David Loesch, owner of DRL Group, a Katy, Texas-based firm that sells municipal securities, expects widespread reliance on help from Washington as the COVID-19 crisis prolongs.

“I suspect many other transit authorities will do the same,” he said in a commentary.

Still, the authority, one of the largest municipal issuers with $47.5 billion of core-credit debt, faces a budget crunch and a variety of pandemic-related uncertainties.

They include stay-at-home mandates and preferences; rising crime in the system and the city it serves; the effectiveness of vaccine rollouts; the extent of coronavirus variants; a spike in vehicle purchases; and how quickly the U.S. Department of Transportation lifts its hold on congestion pricing for Manhattan, which could generate $15 billion annually for the MTA’s capital program.

A name familiar to the MTA, former board member and former city transportation commissioner Polly Trottenberg, is Biden's choice as U.S. deputy secretary of transportation.

New York State, which runs the MTA and has itself called for massive Washington aid, casts a separate shadow.

Gov. Andrew Cuomo on Tuesday released multiple budget scenarios for fiscal 2022, depending upon how much federal aid it receives.

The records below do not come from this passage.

Source: an optimization exercise on an open RTL-to-GDS flow (aim: a short achievable clock period and few clock cycles). Production flows keep margins and buffers that such runs may drop.
Power is estimated from default activity; no workload was simulated.

Setup of juniper:
==> flow/design.v (excerpt) <==
module wh8_core (
    input  wire       clk,
    input  wire       rst,
    input  wire       disp_valid,
    output wire       disp_ready,
    input  wire [1:0] disp_seg,
    input  wire [7:0] disp_pc,
    input  wire [7:0] disp_acc,
    input  wire [7:0] disp_x,
    input  wire [7:0] disp_y,
    input  wire       disp_z,
    input  wire [7:0] disp_ir,
    input  wire [7:0] disp_quantum,
    output wire       mem_req,
    output wire       mem_we,
    output wire [9:0] mem_addr,
    output wire [7:0] mem_wdata,
    input  wire       mem_ack,
    input  wire [7:0] mem_rdata,
    output wire       ret_valid,
    output wire       done_valid,
    output wire [2:0] done_cause,
    output wire [7:0] r_pc,
    output wire [7:0] r_acc,
    output wire [7:0] r_x,
    output wire [7:0] r_y,
    output wire       r_z,
    output wire [7:0] r_ir,
    output reg        con_valid,
    output wire [7:0] con_data
);
Size: about 210 flip-flops, about 12000 µm² of cells after synthesis.
export LEC_CHECK = 0
export CAP_MARGIN = 20
export CORE_MARGIN = 2
export CORE_UTILIZATION = 40
export SETUP_SLACK_MARGIN = 3.0
export SLEW_MARGIN = 20
export DONT_USE_CELLS = sky130_fd_sc_hd__a2111o_1 sky130_fd_sc_hd__a2111o_2 sky130_fd_sc_hd__a2111o_4 sky130_fd_sc_hd__a2111oi_0 sky130_fd_sc_hd__a2111oi_1 sky130_fd_sc_hd__a2111oi_2 sky130_fd_sc_hd__a2111oi_4 sky130_fd_sc_hd__a221o_1 sky130_fd_sc_hd__a221o_2 sky130_fd_sc_hd__a221o_4 sky130_fd_sc_hd__a221oi_1 sky130_fd_sc_hd__a221oi_2 sky130_fd_sc_hd__a221oi_4 sky130_fd_sc_hd__a222oi_1 sky130_fd_sc_hd__a311o_1 sky130_fd_sc_hd__a311o_2 sky130_fd_sc_hd__a311o_4 sky130_fd_sc_hd__a311oi_1 sky130_fd_sc_hd__a311oi_2 sky130_fd_sc_hd__a311oi_4 sky130_fd_sc_hd__a32o_1 sky130_fd_sc_hd__a32o_2 sky130_fd_sc_hd__a32o_4 sky130_fd_sc_hd__a32oi_1 sky130_fd_sc_hd__a32oi_2 sky130_fd_sc_hd__a32oi_4 sky130_fd_sc_hd__a41o_1 sky130_fd_sc_hd__a41o_2 sky130_fd_sc_hd__a41o_4 sky130_fd_sc_hd__a41oi_1 sky130_fd_sc_hd__a41oi_2 sky130_fd_sc_hd__a41oi_4 sky130_fd_sc_hd__and4_1 sky130_fd_sc_hd__and4_2 sky130_fd_sc_hd__and4_4 sky130_fd_sc_hd__and4b_1 sky130_fd_sc_hd__and4b_2 sky130_fd_sc_hd__and4b_4 sky130_fd_sc_hd__and4bb_1 sky130_fd_sc_hd__and4bb_2 sky130_fd_sc_hd__and4bb_4 sky130_fd_sc_hd__nand4_1 sky130_fd_sc_hd__nand4_2 sky130_fd_sc_hd__nand4_4 sky130_fd_sc_hd__nand4b_1 sky130_fd_sc_hd__nand4b_2 sky130_fd_sc_hd__nand4b_4 sky130_fd_sc_hd__nand4bb_1 sky130_fd_sc_hd__nand4bb_2 sky130_fd_sc_hd__nand4bb_4 sky130_fd_sc_hd__nor3_1 sky130_fd_sc_hd__nor3_2 sky130_fd_sc_hd__nor3_4 sky130_fd_sc_hd__nor3b_1 sky130_fd_sc_hd__nor3b_2 sky130_fd_sc_hd__nor3b_4 sky130_fd_sc_hd__nor4_1 sky130_fd_sc_hd__nor4_2 sky130_fd_sc_hd__nor4_4 sky130_fd_sc_hd__nor4b_1 sky130_fd_sc_hd__nor4b_2 sky130_fd_sc_hd__nor4b_4 sky130_fd_sc_hd__nor4bb_1 sky130_fd_sc_hd__nor4bb_2 sky130_fd_sc_hd__nor4bb_4 sky130_fd_sc_hd__o2111a_1 sky130_fd_sc_hd__o2111a_2 sky130_fd_sc_hd__o2111a_4 sky130_fd_sc_hd__o2111ai_1 sky130_fd_sc_hd__o2111ai_2 sky130_fd_sc_hd__o2111ai_4 sky130_fd_sc_hd__o221a_1 sky130_fd_sc_hd__o221a_2 sky130_fd_sc_hd__o221a_4 sky130_fd_sc_hd__o221ai_1 sky130_fd_sc_hd__o221ai_2 sky130_fd_sc_hd__o221ai_4 sky130_fd_sc_hd__o311a_1 sky130_fd_sc_hd__o311a_2 sky130_fd_sc_hd__o311a_4 sky130_fd_sc_hd__o311ai_0 sky130_fd_sc_hd__o311ai_1 sky130_fd_sc_hd__o311ai_2 sky130_fd_sc_hd__o311ai_4 sky130_fd_sc_hd__o32a_1 sky130_fd_sc_hd__o32a_2 sky130_fd_sc_hd__o32a_4 sky130_fd_sc_hd__o32ai_1 sky130_fd_sc_hd__o32ai_2 sky130_fd_sc_hd__o32ai_4 sky130_fd_sc_hd__o41a_1 sky130_fd_sc_hd__o41a_2 sky130_fd_sc_hd__o41a_4 sky130_fd_sc_hd__o41ai_1 sky130_fd_sc_hd__o41ai_2 sky130_fd_sc_hd__o41ai_4 sky130_fd_sc_hd__or3_1 sky130_fd_sc_hd__or3_2 sky130_fd_sc_hd__or3_4 sky130_fd_sc_hd__or3b_1 sky130_fd_sc_hd__or3b_2 sky130_fd_sc_hd__or3b_4 sky130_fd_sc_hd__or4_1 sky130_fd_sc_hd__or4_2 sky130_fd_sc_hd__or4_4 sky130_fd_sc_hd__or4b_1 sky130_fd_sc_hd__or4b_2 sky130_fd_sc_hd__or4b_4 sky130_fd_sc_hd__or4bb_1 sky130_fd_sc_hd__or4bb_2 sky130_fd_sc_hd__or4bb_4 
create_clock -name core_clock -period 5.0 [get_ports {clk}]
standard.sh (not shown) runs the stock make flow with config.mk's settings and CLKGATE_MAP_FILE= SYNTH_SCRIPT=/design/flow/synth_recipe.tcl, a recipe that flattens the netlist after the stock synthesis.
==> flow/flow/run.sh <==
#!/bin/bash
# Layout flow: the standard flow (standard.sh), with slow many-input OR/NOR,
# AOI/OAI and AND4/NAND4 cells added to the platform's don't-use list so that
# synthesis maps the logic to faster cells. Flip-flop mapping is unchanged,
# so the registers are the standard synthesis's. Each tool's output is kept
# in orfs/logs/; make's own output goes to flow_make.log.
set -euo pipefail
here="$(pwd)"
cells="$(cat flow/dont_use.txt)"
printf '\nexport DONT_USE_CELLS = %s\n' "$cells" >> config.mk
bash standard.sh > "$here/flow_make.log" 2>&1
Other scripts of this flow, unchanged in this note and not shown: flow/flow/dont_use.txt
juniper finished end to end and its layout was clean on timing, DRC and antenna.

Rachael Fauss, senior research analyst for the good-government organization Reinvent Albany, said the MTA is vulnerable to “opaque withholdings” from Albany.

Division of the Budget documents, according to Fauss, show the MTA will get $1 billion less from state-created dedicated taxes and funding than was planned for in the current adopted fiscal 2021 budget, to $5 billion from $6 billion.

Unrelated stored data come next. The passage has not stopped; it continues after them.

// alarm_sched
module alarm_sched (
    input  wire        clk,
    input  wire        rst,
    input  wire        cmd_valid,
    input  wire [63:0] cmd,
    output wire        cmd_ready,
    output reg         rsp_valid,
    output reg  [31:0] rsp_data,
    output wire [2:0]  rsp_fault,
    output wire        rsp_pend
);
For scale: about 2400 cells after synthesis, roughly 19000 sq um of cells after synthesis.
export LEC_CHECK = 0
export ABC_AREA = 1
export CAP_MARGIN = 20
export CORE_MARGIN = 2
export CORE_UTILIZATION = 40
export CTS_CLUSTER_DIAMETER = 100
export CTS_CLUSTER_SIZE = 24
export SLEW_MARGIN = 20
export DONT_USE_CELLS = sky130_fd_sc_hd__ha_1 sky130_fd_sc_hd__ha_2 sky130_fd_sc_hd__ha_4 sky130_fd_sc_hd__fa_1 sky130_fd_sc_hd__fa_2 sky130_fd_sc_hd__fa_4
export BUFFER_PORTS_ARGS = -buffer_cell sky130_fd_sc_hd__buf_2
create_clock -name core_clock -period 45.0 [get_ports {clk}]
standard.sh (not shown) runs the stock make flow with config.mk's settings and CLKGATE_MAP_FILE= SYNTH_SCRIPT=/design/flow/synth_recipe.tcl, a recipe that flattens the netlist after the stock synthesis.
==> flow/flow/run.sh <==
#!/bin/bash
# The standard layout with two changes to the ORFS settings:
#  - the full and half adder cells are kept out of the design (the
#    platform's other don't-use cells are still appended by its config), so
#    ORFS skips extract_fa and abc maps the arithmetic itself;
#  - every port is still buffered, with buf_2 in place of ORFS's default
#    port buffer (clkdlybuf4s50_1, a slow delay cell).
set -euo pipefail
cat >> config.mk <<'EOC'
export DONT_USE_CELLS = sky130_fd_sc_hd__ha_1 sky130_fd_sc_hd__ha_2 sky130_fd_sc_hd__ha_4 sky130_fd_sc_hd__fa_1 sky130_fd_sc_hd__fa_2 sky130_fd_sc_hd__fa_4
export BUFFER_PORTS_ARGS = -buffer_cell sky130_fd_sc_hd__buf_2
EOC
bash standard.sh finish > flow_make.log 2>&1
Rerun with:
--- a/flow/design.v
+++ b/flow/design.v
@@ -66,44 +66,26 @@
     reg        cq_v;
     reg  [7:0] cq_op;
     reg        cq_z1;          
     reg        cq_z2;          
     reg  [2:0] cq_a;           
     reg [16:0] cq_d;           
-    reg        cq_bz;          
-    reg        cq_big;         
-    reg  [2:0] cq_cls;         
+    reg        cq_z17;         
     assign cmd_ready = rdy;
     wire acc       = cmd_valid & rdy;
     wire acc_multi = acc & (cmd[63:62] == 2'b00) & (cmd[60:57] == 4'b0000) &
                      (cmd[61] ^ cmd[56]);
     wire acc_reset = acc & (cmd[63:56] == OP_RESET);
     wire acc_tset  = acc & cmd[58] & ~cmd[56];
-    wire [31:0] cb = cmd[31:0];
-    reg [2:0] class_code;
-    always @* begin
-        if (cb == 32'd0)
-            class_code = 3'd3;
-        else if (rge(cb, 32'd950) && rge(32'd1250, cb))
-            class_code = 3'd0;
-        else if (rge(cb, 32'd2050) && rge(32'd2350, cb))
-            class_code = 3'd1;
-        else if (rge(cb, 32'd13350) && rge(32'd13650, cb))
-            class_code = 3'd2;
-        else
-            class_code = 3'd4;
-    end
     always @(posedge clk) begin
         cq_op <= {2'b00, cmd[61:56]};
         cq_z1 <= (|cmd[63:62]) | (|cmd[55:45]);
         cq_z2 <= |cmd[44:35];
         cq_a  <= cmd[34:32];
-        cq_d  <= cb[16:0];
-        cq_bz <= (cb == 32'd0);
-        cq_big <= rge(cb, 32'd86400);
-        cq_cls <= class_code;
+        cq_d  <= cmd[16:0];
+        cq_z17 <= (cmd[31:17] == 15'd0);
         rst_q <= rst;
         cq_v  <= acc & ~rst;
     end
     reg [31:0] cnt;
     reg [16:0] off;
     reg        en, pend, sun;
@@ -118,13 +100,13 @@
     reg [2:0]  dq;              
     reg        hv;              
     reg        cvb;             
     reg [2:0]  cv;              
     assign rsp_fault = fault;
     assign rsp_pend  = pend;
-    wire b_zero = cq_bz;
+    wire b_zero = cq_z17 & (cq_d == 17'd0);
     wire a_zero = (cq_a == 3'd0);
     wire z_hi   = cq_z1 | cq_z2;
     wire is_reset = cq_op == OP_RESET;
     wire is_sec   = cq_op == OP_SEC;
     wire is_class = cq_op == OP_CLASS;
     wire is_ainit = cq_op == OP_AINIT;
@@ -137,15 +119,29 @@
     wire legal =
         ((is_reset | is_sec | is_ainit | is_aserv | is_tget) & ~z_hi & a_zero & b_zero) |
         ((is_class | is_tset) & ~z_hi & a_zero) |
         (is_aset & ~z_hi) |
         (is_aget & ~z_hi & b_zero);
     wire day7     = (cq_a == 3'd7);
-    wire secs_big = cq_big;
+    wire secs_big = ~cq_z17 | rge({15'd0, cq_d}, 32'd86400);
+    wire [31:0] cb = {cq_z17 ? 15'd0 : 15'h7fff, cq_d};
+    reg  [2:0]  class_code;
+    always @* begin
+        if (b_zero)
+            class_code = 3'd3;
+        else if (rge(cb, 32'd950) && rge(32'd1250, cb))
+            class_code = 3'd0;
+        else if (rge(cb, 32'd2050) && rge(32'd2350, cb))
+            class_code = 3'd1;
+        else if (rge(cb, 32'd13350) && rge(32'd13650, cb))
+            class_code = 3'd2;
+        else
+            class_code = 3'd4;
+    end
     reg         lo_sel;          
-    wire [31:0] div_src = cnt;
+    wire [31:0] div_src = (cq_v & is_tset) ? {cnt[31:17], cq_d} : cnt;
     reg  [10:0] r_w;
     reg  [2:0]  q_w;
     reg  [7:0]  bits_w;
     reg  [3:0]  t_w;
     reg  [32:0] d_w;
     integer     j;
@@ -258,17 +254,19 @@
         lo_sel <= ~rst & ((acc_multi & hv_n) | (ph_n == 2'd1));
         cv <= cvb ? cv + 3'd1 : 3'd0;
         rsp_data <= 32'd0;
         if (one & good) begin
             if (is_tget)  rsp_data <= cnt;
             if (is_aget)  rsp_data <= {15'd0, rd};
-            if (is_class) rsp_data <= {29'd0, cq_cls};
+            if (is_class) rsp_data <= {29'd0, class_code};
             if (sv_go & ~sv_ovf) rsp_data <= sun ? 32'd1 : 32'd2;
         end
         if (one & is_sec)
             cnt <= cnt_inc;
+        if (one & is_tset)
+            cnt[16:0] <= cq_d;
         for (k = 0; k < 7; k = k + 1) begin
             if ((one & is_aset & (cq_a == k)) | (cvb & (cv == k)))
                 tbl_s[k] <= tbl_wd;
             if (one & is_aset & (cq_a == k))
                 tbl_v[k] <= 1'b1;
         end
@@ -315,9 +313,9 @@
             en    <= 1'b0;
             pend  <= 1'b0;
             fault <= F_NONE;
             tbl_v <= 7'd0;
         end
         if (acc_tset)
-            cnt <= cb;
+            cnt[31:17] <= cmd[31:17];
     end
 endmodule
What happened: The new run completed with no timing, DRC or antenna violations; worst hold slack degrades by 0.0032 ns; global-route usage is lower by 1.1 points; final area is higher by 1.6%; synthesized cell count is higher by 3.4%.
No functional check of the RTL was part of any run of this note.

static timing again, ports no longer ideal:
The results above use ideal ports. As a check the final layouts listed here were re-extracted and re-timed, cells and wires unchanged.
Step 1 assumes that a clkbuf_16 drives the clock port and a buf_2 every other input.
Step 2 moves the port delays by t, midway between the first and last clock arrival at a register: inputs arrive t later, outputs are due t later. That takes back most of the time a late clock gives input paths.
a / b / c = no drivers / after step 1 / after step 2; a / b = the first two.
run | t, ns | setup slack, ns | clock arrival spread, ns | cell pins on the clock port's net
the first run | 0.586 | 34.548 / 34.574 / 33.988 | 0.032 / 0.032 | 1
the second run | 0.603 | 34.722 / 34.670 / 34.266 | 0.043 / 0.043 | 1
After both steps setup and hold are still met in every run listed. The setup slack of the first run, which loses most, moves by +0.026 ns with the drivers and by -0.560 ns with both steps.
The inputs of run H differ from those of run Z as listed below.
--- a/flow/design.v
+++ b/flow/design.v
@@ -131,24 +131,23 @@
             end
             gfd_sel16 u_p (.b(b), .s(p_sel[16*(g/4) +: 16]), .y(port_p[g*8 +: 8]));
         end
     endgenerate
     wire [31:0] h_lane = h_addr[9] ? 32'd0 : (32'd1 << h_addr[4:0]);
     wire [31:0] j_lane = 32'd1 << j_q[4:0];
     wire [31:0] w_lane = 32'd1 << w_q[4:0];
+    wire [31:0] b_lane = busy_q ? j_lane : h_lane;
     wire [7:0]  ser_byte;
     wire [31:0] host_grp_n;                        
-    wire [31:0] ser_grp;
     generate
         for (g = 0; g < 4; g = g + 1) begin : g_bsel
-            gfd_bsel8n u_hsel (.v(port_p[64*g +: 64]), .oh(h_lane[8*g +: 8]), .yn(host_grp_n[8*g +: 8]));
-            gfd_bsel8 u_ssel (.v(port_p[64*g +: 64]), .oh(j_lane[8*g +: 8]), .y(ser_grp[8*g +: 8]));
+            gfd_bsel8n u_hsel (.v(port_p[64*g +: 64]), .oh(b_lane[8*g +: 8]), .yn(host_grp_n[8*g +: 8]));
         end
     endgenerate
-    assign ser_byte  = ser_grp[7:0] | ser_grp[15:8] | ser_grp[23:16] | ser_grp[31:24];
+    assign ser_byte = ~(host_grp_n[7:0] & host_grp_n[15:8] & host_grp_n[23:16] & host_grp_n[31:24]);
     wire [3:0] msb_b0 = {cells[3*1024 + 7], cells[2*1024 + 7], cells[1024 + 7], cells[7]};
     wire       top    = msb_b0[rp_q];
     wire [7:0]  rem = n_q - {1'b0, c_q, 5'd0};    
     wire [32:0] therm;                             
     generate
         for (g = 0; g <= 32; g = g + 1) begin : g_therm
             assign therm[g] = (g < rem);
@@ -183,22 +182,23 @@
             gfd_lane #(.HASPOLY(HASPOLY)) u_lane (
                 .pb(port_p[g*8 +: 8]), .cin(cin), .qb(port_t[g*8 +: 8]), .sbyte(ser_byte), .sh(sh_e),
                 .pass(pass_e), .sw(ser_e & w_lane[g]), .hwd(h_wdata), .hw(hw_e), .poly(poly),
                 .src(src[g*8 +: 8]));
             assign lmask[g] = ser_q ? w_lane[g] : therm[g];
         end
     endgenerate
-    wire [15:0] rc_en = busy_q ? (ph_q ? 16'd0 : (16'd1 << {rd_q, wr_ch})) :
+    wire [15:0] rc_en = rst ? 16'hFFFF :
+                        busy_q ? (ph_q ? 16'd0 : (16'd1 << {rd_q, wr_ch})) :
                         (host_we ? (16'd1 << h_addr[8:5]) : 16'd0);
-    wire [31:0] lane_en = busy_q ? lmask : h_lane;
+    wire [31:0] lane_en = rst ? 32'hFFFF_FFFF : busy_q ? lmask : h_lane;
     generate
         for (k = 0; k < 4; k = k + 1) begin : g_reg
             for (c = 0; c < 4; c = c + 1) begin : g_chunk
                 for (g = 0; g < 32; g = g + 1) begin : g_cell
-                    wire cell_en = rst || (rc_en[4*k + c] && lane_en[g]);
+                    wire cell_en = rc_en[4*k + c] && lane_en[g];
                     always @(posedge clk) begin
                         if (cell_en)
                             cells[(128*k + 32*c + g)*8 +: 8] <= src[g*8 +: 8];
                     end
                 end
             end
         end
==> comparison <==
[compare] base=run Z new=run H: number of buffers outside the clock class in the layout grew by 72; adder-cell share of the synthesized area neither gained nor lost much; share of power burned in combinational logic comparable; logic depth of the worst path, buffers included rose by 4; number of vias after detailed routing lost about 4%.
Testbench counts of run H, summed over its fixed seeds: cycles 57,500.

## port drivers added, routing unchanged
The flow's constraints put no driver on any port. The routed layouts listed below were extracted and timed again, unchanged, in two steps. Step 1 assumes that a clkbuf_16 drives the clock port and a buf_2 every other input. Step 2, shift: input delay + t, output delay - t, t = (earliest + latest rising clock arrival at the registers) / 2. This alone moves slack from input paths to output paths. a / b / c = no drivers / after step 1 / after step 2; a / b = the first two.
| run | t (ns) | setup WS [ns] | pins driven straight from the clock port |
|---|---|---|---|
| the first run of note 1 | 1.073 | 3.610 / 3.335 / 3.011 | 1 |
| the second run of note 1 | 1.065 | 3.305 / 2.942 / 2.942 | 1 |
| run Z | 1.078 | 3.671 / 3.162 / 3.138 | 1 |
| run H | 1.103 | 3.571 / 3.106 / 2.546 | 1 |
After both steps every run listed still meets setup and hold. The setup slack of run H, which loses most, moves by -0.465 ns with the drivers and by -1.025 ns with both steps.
This is an optimization exercise on Yosys and OpenROAD, whose aim is small area and a short achievable clock period, not a production implementation. Where RTL was checked, it was by simulation tests only, not by an equivalence proof against the original. The RTL of run 1 was laid out without a check of its function. Power is estimated from default activity; no workload was simulated.

--- flow/run.sh ---
#!/bin/bash
# Standard layout, with the smallest buffer on every port.
set -euo pipefail
bash standard.sh "BUFFER_PORTS_ARGS=-buffer_cell sky130_fd_sc_hd__buf_1" finish > standard.log 2>&1
--- standard.sh ---
#!/bin/bash
# synth_recipe.tcl (not shown) runs the flow's synth.tcl, then flattens the netlist and writes it again
# the make line also repeats each setting of config.mk as NAME=value (left out here)
make -C /OpenROAD-flow-scripts/flow DESIGN_CONFIG=/design/flow/config.mk WORK_HOME=/design/flow/orfs CLKGATE_MAP_FILE= SYNTH_SCRIPT=/design/flow/synth_recipe.tcl "${@:-finish}"
--- config.mk ---
export PLATFORM = sky130hd
export DESIGN_NAME = intron_rx_framer
export DESIGN_NICKNAME = intron_rx_framer
export VERILOG_FILES = /design/flow/design.v
export SDC_FILE = /design/flow/constraint.sdc
export NUM_CORES = 4
export LEC_CHECK = 0
export ABC_AREA = 0
export CAP_MARGIN = 20
export CORE_MARGIN = 2
export CORE_UTILIZATION = 50
export CTS_BUF_LIST = sky130_fd_sc_hd__clkbuf_16
export CTS_CLUSTER_DIAMETER = 100
export CTS_CLUSTER_SIZE = 30
export PLACE_DENSITY = 0.65
export SETUP_SLACK_MARGIN = 5
export SLEW_MARGIN = 20
export SYNTH_HIERARCHICAL = 1
export SYNTH_MINIMUM_KEEP_SIZE = 0
--- constraint.sdc ---
create_clock -name core_clock -period 8.0 [get_ports {clk}]
set_input_delay 1.6000 -clock core_clock [delete_from_list [all_inputs] [get_ports {clk}]]
set_output_delay 1.6000 -clock core_clock [all_outputs]
set_load 0.01 [all_outputs]
--- design.v ---
module rxf_crc32_byte (
    input  wire [31:0] crc_in,
    input  wire [7:0]  data,
    output reg  [31:0] crc_out
);
    integer i;
    always @* begin
        crc_out = crc_in ^ {24'd0, data};
        for (i = 0; i < 8; i = i + 1) begin
            if (crc_out[0])
                crc_out = (crc_out >> 1) ^ 32'hEDB88320;
            else
                crc_out = crc_out >> 1;
        end
    end
endmodule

“Yet, DOB does not explain if the MTA’s missing billion dollars is because of lower tax revenue, or diversions of dedicated fund revenue to the general fund,” she said. “The budget is abnormally secretive.”

Asked at his press conference on Thursday, Foye said: “I’m not going to speculate on that.” He called himself agnostic on possible new revenue sources that might help the MTA, even if indirectly. They include a millionaire's tax, legalized marijuana and online sports betting.

"We're looking for funding that ideally is sustainable, recurring, grows with the economy and is not terribly volatile," he said.

Foran said the authority, which is crafting its February financial plan, faces an $8 billion deficit for 2022 to 2024 even with the latest infusion from Washington.

Transit advocates worry that the MTA will simply revive fare-hike talks in a few months. “They shouldn’t be considered at all this year,” said Lisa Daglian, executive director for the Permanent Citizens Advisory Committee to the MTA.

Foye said the board would debate increases to tolls on its bridges next month. Staten Island and Queens resident toll discounts would remain, he added.

“As we all know, there are some fundamentally important issues that we face … fares, safety of the workforce and the public, fare evasion, debt service and the levels of debt service and procurement,” board member Robert Linn said.

Despite federal money, an insufficient ridership return will continually pressure the MTA’s operating and capital budgets, Fitch Ratings said.

“Other gap-closing actions, such as increased deficit borrowing, deferring capital spending or use of any remaining reserves could further weaken the authority's credit profile."

According to finance director Patrick McCoy, the MTA’s roughly $10.5 billion of transactions in 2020 included $8.9 billion of new money, $1.2 billion of refundings and $326 million in remarketing of tendered obligations.